Modification of maltose binding protein for generation of nanomaterials and for improving crystallization

Protein crystallization can be considered as a self-assembly process, since protein molecules in solution form a well-ordered lattice in the crystal. Self-assembly processes are a common route to generating nanomaterials. Nanomaterials can be generated from protein crystals by crosslinking the adjacent molecules in the protein crystal. By engineering cysteine mutations on the surface of the protein of interest, such that crystallization brings the cysteine residues close enough to form disulfide bonds, adjacent molecules in the crystal can be covalently crosslinked. Based on the position and number of crosslinks, different nanoarchitectures such as protein fibers and sheets can be generated. This strategy was applied to maltose binding protein (MBP) and crosslinked crystals of MBP were obtained. Fibers of MBP were obtained on dissociation of the crystals.; The second part of this work deals with improving protein crystallization. Iyer et al. have calculated potentials for interactions of residues at the interfaces in protein crystals, based on a statistical analysis of 223 protein crystal structures. These potentials (non pairwise) indicate that lysines and hydrophobic residues tend to be excluded from crystal contacts, while arginines and glutamines are favored. So replacement of lysines, and hydrophobic residues on the protein surface with more favorable residues should be a viable strategy for improving crystallization.

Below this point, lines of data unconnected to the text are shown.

==> config.mk <==
export PLATFORM = sky130hd
export DESIGN_NAME = mem_arbiter
export DESIGN_NICKNAME = d
export VERILOG_FILES = /design/src/rtl/mem_arbiter_pkg.sv /design/src/rtl/mem_arbiter_rr_pick.sv /design/src/rtl/mem_arbiter.sv
export SDC_FILE = /design/constraint.sdc
export NUM_CORES = 1
export LEC_CHECK = 0
export ABC_AREA = 1
export BUFFER_PORTS_ARGS = -buffer_cell sky130_fd_sc_hd__buf_2
export CAP_MARGIN = 25
export CORE_MARGIN = 1
export CORE_UTILIZATION = 40
export CTS_BUF_LIST = sky130_fd_sc_hd__clkbuf_4 sky130_fd_sc_hd__clkbuf_8
export DETAILED_ROUTE_END_ITERATION = 6
export HOLD_SLACK_MARGIN = 0.03
export PLACE_DENSITY_LB_ADDON = 0.05
export SLEW_MARGIN = 40
export SYNTH_ARGS = -nofsm -noshare
export SYNTH_HDL_FRONTEND = slang
export SYNTH_SLANG_ARGS = --single-unit
==> constraint.sdc <==
create_clock -name clk -period 1.97 [get_ports clk]
set_input_delay 0 -clock clk [delete_from_list [all_inputs] [get_ports clk]]
set_output_delay 0 -clock clk [all_outputs]
set_load 0.05 [all_outputs]
<file path="config.mk">
export PLATFORM = sky130hd
export DESIGN_NAME = prime_cmd_mux
export DESIGN_NICKNAME = d
export VERILOG_FILES = /design/src/rtl/prime_cmd_mux.sv
export SDC_FILE = /design/constraint.sdc
export NUM_CORES = 1
export LEC_CHECK = 0
export CORE_MARGIN = 8
export CORE_UTILIZATION = 62
export CTS_BUF_LIST = sky130_fd_sc_hd__clkbuf_8
export CTS_CLUSTER_DIAMETER = 60
export DETAILED_ROUTE_END_ITERATION = 10
export PLACE_DENSITY = 0.88
export RECOVER_POWER = 50
export SYNTH_ARGS = -nofsm -noshare
export SYNTH_HDL_FRONTEND = slang
export SYNTH_SLANG_ARGS = --single-unit
</file>
<file path="constraint.sdc">
create_clock -name clk -period 7.1 [get_ports clk]
set_input_delay 1.42 -clock clk [delete_from_list [all_inputs] [get_ports clk]]
set_output_delay 1.42 -clock clk [all_outputs]
set_load 0.02 [all_outputs]
</file>
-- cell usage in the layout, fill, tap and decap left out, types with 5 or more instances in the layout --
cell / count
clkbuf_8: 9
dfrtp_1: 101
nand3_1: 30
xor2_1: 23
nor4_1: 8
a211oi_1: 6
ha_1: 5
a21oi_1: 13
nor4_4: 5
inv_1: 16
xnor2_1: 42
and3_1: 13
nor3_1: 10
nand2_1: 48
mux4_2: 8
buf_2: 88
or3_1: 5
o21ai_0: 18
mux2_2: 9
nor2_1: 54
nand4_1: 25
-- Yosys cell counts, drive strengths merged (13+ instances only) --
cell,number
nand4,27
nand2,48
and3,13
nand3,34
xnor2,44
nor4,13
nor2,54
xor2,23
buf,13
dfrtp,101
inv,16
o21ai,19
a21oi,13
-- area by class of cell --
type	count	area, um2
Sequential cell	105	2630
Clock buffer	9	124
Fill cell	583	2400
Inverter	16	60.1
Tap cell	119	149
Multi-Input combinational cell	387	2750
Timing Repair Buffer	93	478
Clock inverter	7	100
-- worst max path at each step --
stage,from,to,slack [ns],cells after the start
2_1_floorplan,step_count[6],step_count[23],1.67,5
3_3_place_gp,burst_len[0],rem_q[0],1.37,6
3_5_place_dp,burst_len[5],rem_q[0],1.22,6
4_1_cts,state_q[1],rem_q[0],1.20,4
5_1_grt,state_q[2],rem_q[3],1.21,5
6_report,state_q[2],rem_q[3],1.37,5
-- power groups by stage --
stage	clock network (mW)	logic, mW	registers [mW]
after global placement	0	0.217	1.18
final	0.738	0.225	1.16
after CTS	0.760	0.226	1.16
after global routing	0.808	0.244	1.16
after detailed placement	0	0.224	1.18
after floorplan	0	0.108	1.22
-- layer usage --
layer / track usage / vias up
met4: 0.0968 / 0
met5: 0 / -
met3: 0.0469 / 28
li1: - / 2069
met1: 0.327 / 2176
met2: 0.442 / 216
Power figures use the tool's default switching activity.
## config.mk

```make
export PLATFORM = sky130hd
export DESIGN_NAME = multicycle_control_fsm_flat
export DESIGN_NICKNAME = d
export VERILOG_FILES = /design/src/rtl/multicycle_control_fsm_pkg.sv /design/src/rtl/multicycle_control_fsm_if.sv /design/src/rtl/multicycle_control_fsm_imm_src_decode.sv /design/src/rtl/multicycle_control_fsm.sv /design/src/flat_wrapper.sv
export SDC_FILE = /design/constraint.sdc
export NUM_CORES = 1
export LEC_CHECK = 0
export ABC_AREA = 0
export BUFFER_PORTS_ARGS = -buffer_cell sky130_fd_sc_hd__buf_2
export CORE_AREA = 2 2 73 75
export DETAILED_ROUTE_END_ITERATION = 12
export DIE_AREA = 0 0 75 77
export PLACE_DENSITY = 0.6
export SYNTH_ARGS = -nofsm -noshare
export SYNTH_HDL_FRONTEND = slang
export SYNTH_SLANG_ARGS = --single-unit
```

## constraint.sdc

```tcl
create_clock -name clk -period 3.58 [get_ports clk]
set_clock_uncertainty 0.15 [all_clocks]
set_input_delay 0.358 -clock clk [delete_from_list [all_inputs] [get_ports clk]]
set_output_delay 0.358 -clock clk [all_outputs]
set_load 0.02 [all_outputs]
```

## src/rtl/multicycle_control_fsm_pkg.sv

```systemverilog
// Shared encodings for the multicycle RV32I control path: opcodes, FSM states,
// datapath mux selects and the per-state control word.
package multicycle_control_fsm_pkg;

  localparam logic [6:0] OP_LOAD   = 7'b0000011;
  localparam logic [6:0] OP_STORE  = 7'b0100011;
  localparam logic [6:0] OP_R      = 7'b0110011;
  localparam logic [6:0] OP_IMM    = 7'b0010011;
  localparam logic [6:0] OP_BRANCH = 7'b1100011;
  localparam logic [6:0] OP_JAL    = 7'b1101111;
  localparam logic [6:0] OP_JALR   = 7'b1100111;
  localparam logic [6:0] OP_LUI    = 7'b0110111;

  typedef enum logic [3:0] {
    S_FETCH   = 4'd0,  S_DECODE  = 4'd1,  S_MEMADR  = 4'd2,  S_MEMREAD = 4'd3,
    S_MEMWB   = 4'd4,  S_MEMWRITE = 4'd5, S_EXEC_R  = 4'd6,  S_EXEC_I  = 4'd7,
    S_ALUWB   = 4'd8,  S_BRANCH  = 4'd9,  S_JAL     = 4'd10, S_JALR    = 4'd11,
    S_JALR_WB = 4'd12, S_LUI     = 4'd13, S_TRAP    = 4'd14
  } state_t;

  typedef enum logic [1:0] {SRCA_PC = 2'b00, SRCA_OLDPC = 2'b01, SRCA_RD1 = 2'b10} alu_src_a_t;
  typedef enum logic [1:0] {SRCB_RD2 = 2'b00, SRCB_IMM = 2'b01, SRCB_FOUR = 2'b10} alu_src_b_t;
  typedef enum logic [1:0] {ALUOP_ADD = 2'b00, ALUOP_SUB = 2'b01, ALUOP_FUNCT = 2'b10} alu_op_t;
  typedef enum logic [1:0] {
    RES_ALUOUT = 2'b00, RES_DATA = 2'b01, RES_ALURESULT = 2'b10, RES_IMMEXT = 2'b11
  } result_src_t;
  typedef enum logic [2:0] {
    IMM_I = 3'b000, IMM_S = 3'b001, IMM_B = 3'b010, IMM_J = 3'b011, IMM_U = 3'b100
  } imm_src_t;

  typedef struct packed {
    logic        mem_req;
    logic        adr_src;
    logic        fetch;
    logic        pc_update;
    logic        reg_write;
    logic        mem_write;
    logic        branch;
    alu_src_a_t  alu_src_a;
    alu_src_b_t  alu_src_b;
    alu_op_t     alu_op;
    result_src_t result_src;
  } ctrl_t;

  localparam ctrl_t CTRL_IDLE = '{
    mem_req: 1'b0, adr_src: 1'b0, fetch: 1'b0, pc_update: 1'b0, reg_write: 1'b0,
    mem_write: 1'b0, branch: 1'b0, alu_src_a: SRCA_PC, alu_src_b: SRCB_RD2,
    alu_op: ALUOP_ADD, result_src: RES_ALUOUT
  };

  function automatic logic is_mem_wait(input state_t s);
    return (s == S_FETCH) || (s == S_MEMREAD) || (s == S_MEMWRITE);
  endfunction

endpackage

```

## src/rtl/multicycle_control_fsm_if.sv

```systemverilog
// Control-sequencer <-> datapath/memory bundle; master is the sequencer side.
interface multicycle_control_fsm_if;
  logic [6:0] op;
  logic       zero;
  logic       mem_ready;
  logic       mem_req;
  logic       AdrSrc;
  logic       IRWrite;
  logic       PCUpdate;
  logic       PCWrite;
  logic       RegWrite;
  logic       MemWrite;
  logic [1:0] ALUSrcA;
  logic [1:0] ALUSrcB;
  logic [1:0] ALUOp;
  logic [1:0] ResultSrc;
  logic [2:0] ImmSrc;
  logic       trap;

  modport master (
    input  op, zero, mem_ready,
    output mem_req, AdrSrc, IRWrite, PCUpdate, PCWrite, RegWrite, MemWrite,
           ALUSrcA, ALUSrcB, ALUOp, ResultSrc, ImmSrc, trap
  );

  modport slave (
    output op, zero, mem_ready,
    input  mem_req, AdrSrc, IRWrite, PCUpdate, PCWrite, RegWrite, MemWrite,
           ALUSrcA, ALUSrcB, ALUOp, ResultSrc, ImmSrc, trap
  );
endinterface

```

## src/rtl/multicycle_control_fsm_imm_src_decode.sv

```systemverilog
// Immediate-format select derived combinationally from the opcode.
module multicycle_control_fsm_imm_src_decode
  import multicycle_control_fsm_pkg::*;
(
  input  logic [6:0] op,
  output imm_src_t   imm_src
);

  // Loads, OP-IMM and JALR share the I format, which is also the fallback.
  always_comb begin
    imm_src = IMM_I;
    case (op)
      OP_STORE:  imm_src = IMM_S;
      OP_BRANCH: imm_src = IMM_B;
      OP_JAL:    imm_src = IMM_J;
      OP_LUI:    imm_src = IMM_U;
      default:   imm_src = IMM_I;
    endcase
  end

endmodule

```

## src/rtl/multicycle_control_fsm.sv

```systemverilog
// Moore control sequencer for the multicycle RV32I core, with memory wait
// timeout and a sticky trap that only rst_n clears.
module multicycle_control_fsm
  import multicycle_control_fsm_pkg::*;
#(
  parameter int unsigned MEM_TIMEOUT = 15
) (
  input  logic                     clk,
  input  logic                     rst_n,
  multicycle_control_fsm_if.master bus
);

  localparam logic [7:0] WAIT_LAST = 8'(MEM_TIMEOUT - 32'd1);

  state_t     state_q, state_d;
  logic [7:0] wait_cnt_q, wait_cnt_d;
  logic       trap_q, trap_d;
  logic       run_q;
  ctrl_t      ctrl_q, ctrl_d;
  logic       timeout_s;
  logic       pc_update_s;
  imm_src_t   imm_src_s;

  function automatic ctrl_t ctrl_decode(input state_t s);
    ctrl_t c;
    c = CTRL_IDLE;
    case (s)
      S_FETCH:    begin c.mem_req = 1'b1; c.fetch = 1'b1; c.alu_src_b = SRCB_FOUR;
                        c.result_src = RES_ALURESULT; end
      S_DECODE:   begin c.alu_src_a = SRCA_OLDPC; c.alu_src_b = SRCB_IMM; end
      S_MEMADR:   begin c.alu_src_a = SRCA_RD1; c.alu_src_b = SRCB_IMM; end
      S_MEMREAD:  begin c.mem_req = 1'b1; c.adr_src = 1'b1; end
      S_MEMWB:    begin c.result_src = RES_DATA; c.reg_write = 1'b1; end
      S_MEMWRITE: begin c.mem_req = 1'b1; c.adr_src = 1'b1; c.mem_write = 1'b1; end
      S_EXEC_R:   begin c.alu_src_a = SRCA_RD1; c.alu_op = ALUOP_FUNCT; end
      S_EXEC_I:   begin c.alu_src_a = SRCA_RD1; c.alu_src_b = SRCB_IMM; c.alu_op = ALUOP_FUNCT; end
      S_ALUWB:    c.reg_write = 1'b1;
      S_BRANCH:   begin c.alu_src_a = SRCA_RD1; c.alu_op = ALUOP_SUB; c.branch = 1'b1; end
      // ALUOut still holds the DECODE target while the ALU forms OldPC+4 for rd.
      S_JAL:      begin c.alu_src_a = SRCA_OLDPC; c.alu_src_b = SRCB_FOUR; c.pc_update = 1'b1; end
      S_JALR:     begin c.alu_src_a = SRCA_RD1; c.alu_src_b = SRCB_IMM;
                        c.result_src = RES_ALURESULT; c.pc_update = 1'b1; end
      S_JALR_WB:  begin c.alu_src_a = SRCA_OLDPC; c.alu_src_b = SRCB_FOUR;
                        c.result_src = RES_ALURESULT; c.reg_write = 1'b1; end
      S_LUI:      begin c.result_src = RES_IMMEXT; c.reg_write = 1'b1; end
      default:    c = CTRL_IDLE;
    endcase
    return c;
  endfunction

  // Next state, wait counter, sticky trap and the control word for the next state.
  always_comb begin
    state_d   = state_q;
    timeout_s = !bus.mem_ready && (wait_cnt_q == WAIT_LAST);
    if (run_q) begin
      case (state_q)
        S_FETCH:    if (bus.mem_ready) state_d = S_DECODE;
                    else if (timeout_s) state_d = S_TRAP;
                    else state_d = S_FETCH;
        S_DECODE:
          case (bus.op)
            OP_LOAD, OP_STORE: state_d = S_MEMADR;
            OP_R:              state_d = S_EXEC_R;
            OP_IMM:            state_d = S_EXEC_I;
            OP_BRANCH:         state_d = S_BRANCH;
            OP_JAL:            state_d = S_JAL;
            OP_JALR:           state_d = S_JALR;
            OP_LUI:            state_d = S_LUI;
            default:           state_d = S_TRAP;
          endcase
        S_MEMADR:   state_d = bus.op[5] ? S_MEMWRITE : S_MEMREAD;
        S_MEMREAD:  if (bus.mem_ready) state_d = S_MEMWB;
                    else if (timeout_s) state_d = S_TRAP;
                    else state_d = S_MEMREAD;
        S_MEMWRITE: if (bus.mem_ready) state_d = S_FETCH;
                    else if (timeout_s) state_d = S_TRAP;
                    else state_d = S_MEMWRITE;
        S_EXEC_R, S_EXEC_I, S_JAL: state_d = S_ALUWB;
        S_JALR:     state_d = S_JALR_WB;
        S_MEMWB, S_ALUWB, S_BRANCH, S_JALR_WB, S_LUI: state_d = S_FETCH;
        default:    state_d = S_TRAP;
      endcase
    end else begin
      state_d = state_q;
    end

    if (state_d == S_TRAP) trap_d = 1'b1;
    else                   trap_d = trap_q;

    if (state_d != state_q) wait_cnt_d = 8'd0;
    else if (is_mem_wait(state_q) && !bus.mem_ready) wait_cnt_d = wait_cnt_q + 8'd1;
    else wait_cnt_d = wait_cnt_q;

    ctrl_d = ctrl_decode(state_d);
  end

  // State and registered control word; run_q keeps strobes off for one cycle after reset.
  always_ff @(posedge clk or negedge rst_n) begin
    if (!rst_n) begin
      state_q    <= S_FETCH;
      wait_cnt_q <= 8'd0;
      trap_q     <= 1'b0;
      run_q      <= 1'b0;
      ctrl_q     <= CTRL_IDLE;
    end else begin
      state_q    <= state_d;
      wait_cnt_q <= wait_cnt_d;
      trap_q     <= trap_d;
      run_q      <= 1'b1;
      ctrl_q     <= ctrl_d;
    end
  end

  multicycle_control_fsm_imm_src_decode u_imm_src_decode (
    .op      (bus.op),
    .imm_src (imm_src_s)
  );

  // IR load and PC+4 happen only in the cycle the fetch completes.
  assign pc_update_s   = ctrl_q.pc_update | (ctrl_q.fetch & bus.mem_ready);
  assign bus.mem_req   = ctrl_q.mem_req;
  assign bus.AdrSrc    = ctrl_q.adr_src;
  assign bus.IRWrite   = ctrl_q.fetch & bus.mem_ready;
  assign bus.PCUpdate  = pc_update_s;
  assign bus.PCWrite   = pc_update_s | (ctrl_q.branch & bus.zero);
  assign bus.RegWrite  = ctrl_q.reg_write;
  assign bus.MemWrite  = ctrl_q.mem_write;
  assign bus.ALUSrcA   = ctrl_q.alu_src_a;
  assign bus.ALUSrcB   = ctrl_q.alu_src_b;
  assign bus.ALUOp     = ctrl_q.alu_op;
  assign bus.ResultSrc = ctrl_q.result_src;
  assign bus.ImmSrc    = imm_src_s;
  assign bus.trap      = trap_q;

endmodule
```

## src/flat_wrapper.sv

```systemverilog
// flat-port wrapper written by rule: the top's interface ports become plain ports
module multicycle_control_fsm_flat import multicycle_control_fsm_pkg::*;
#(
  parameter int unsigned MEM_TIMEOUT = 15
)
  (clk, rst_n, bus_op, bus_zero, bus_mem_ready, bus_mem_req, bus_AdrSrc, bus_IRWrite, bus_PCUpdate, bus_PCWrite, bus_RegWrite, bus_MemWrite, bus_ALUSrcA, bus_ALUSrcB, bus_ALUOp, bus_ResultSrc, bus_ImmSrc, bus_trap);
  multicycle_control_fsm_if bus_i ();
  input  logic clk;
  input  logic rst_n;
  input wire logic [$bits(bus_i.op)-1:0] bus_op;
  input wire logic [$bits(bus_i.zero)-1:0] bus_zero;
  input wire logic [$bits(bus_i.mem_ready)-1:0] bus_mem_ready;
  output wire logic [$bits(bus_i.mem_req)-1:0] bus_mem_req;
  output wire logic [$bits(bus_i.AdrSrc)-1:0] bus_AdrSrc;
  output wire logic [$bits(bus_i.IRWrite)-1:0] bus_IRWrite;
  output wire logic [$bits(bus_i.PCUpdate)-1:0] bus_PCUpdate;
  output wire logic [$bits(bus_i.PCWrite)-1:0] bus_PCWrite;
  output wire logic [$bits(bus_i.RegWrite)-1:0] bus_RegWrite;
  output wire logic [$bits(bus_i.MemWrite)-1:0] bus_MemWrite;
  output wire logic [$bits(bus_i.ALUSrcA)-1:0] bus_ALUSrcA;
  output wire logic [$bits(bus_i.ALUSrcB)-1:0] bus_ALUSrcB;
  output wire logic [$bits(bus_i.ALUOp)-1:0] bus_ALUOp;
  output wire logic [$bits(bus_i.ResultSrc)-1:0] bus_ResultSrc;
  output wire logic [$bits(bus_i.ImmSrc)-1:0] bus_ImmSrc;
  output wire logic [$bits(bus_i.trap)-1:0] bus_trap;
  assign bus_i.op = bus_op;
  assign bus_i.zero = bus_zero;
  assign bus_i.mem_ready = bus_mem_ready;
  assign bus_mem_req = bus_i.mem_req;
  assign bus_AdrSrc = bus_i.AdrSrc;
  assign bus_IRWrite = bus_i.IRWrite;
  assign bus_PCUpdate = bus_i.PCUpdate;
  assign bus_PCWrite = bus_i.PCWrite;
  assign bus_RegWrite = bus_i.RegWrite;
  assign bus_MemWrite = bus_i.MemWrite;
  assign bus_ALUSrcA = bus_i.ALUSrcA;
  assign bus_ALUSrcB = bus_i.ALUSrcB;
  assign bus_ALUOp = bus_i.ALUOp;
  assign bus_ResultSrc = bus_i.ResultSrc;
  assign bus_ImmSrc = bus_i.ImmSrc;
  assign bus_trap = bus_i.trap;
  multicycle_control_fsm #(.MEM_TIMEOUT(MEM_TIMEOUT)) u_core (.clk(clk), .rst_n(rst_n), .bus(bus_i));
endmodule
```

The potentials can also be used to determine unfavorable residue interactions in a known crystal structure (pairwise potentials). Mutations based on both pairwise and non pairwise potentials were made in a model protein, MBP. The effects of the mutations on the crystallization properties of MBP were studied by sparse matrix screening of mutants to see if mutants provided an increased number of hits. In one template, all K to R mutants indicated slight improvement in crystallizability, while mutation of a residue predicted to be favorable (R354S) drastically reduced the crystallizability of the protein. Crystal quality of mutants and control were also compared by X-ray diffraction analysis. The conclusions from these studies indicate that the potentials calculated do have some predictive value for generating mutants with improved crystallizability.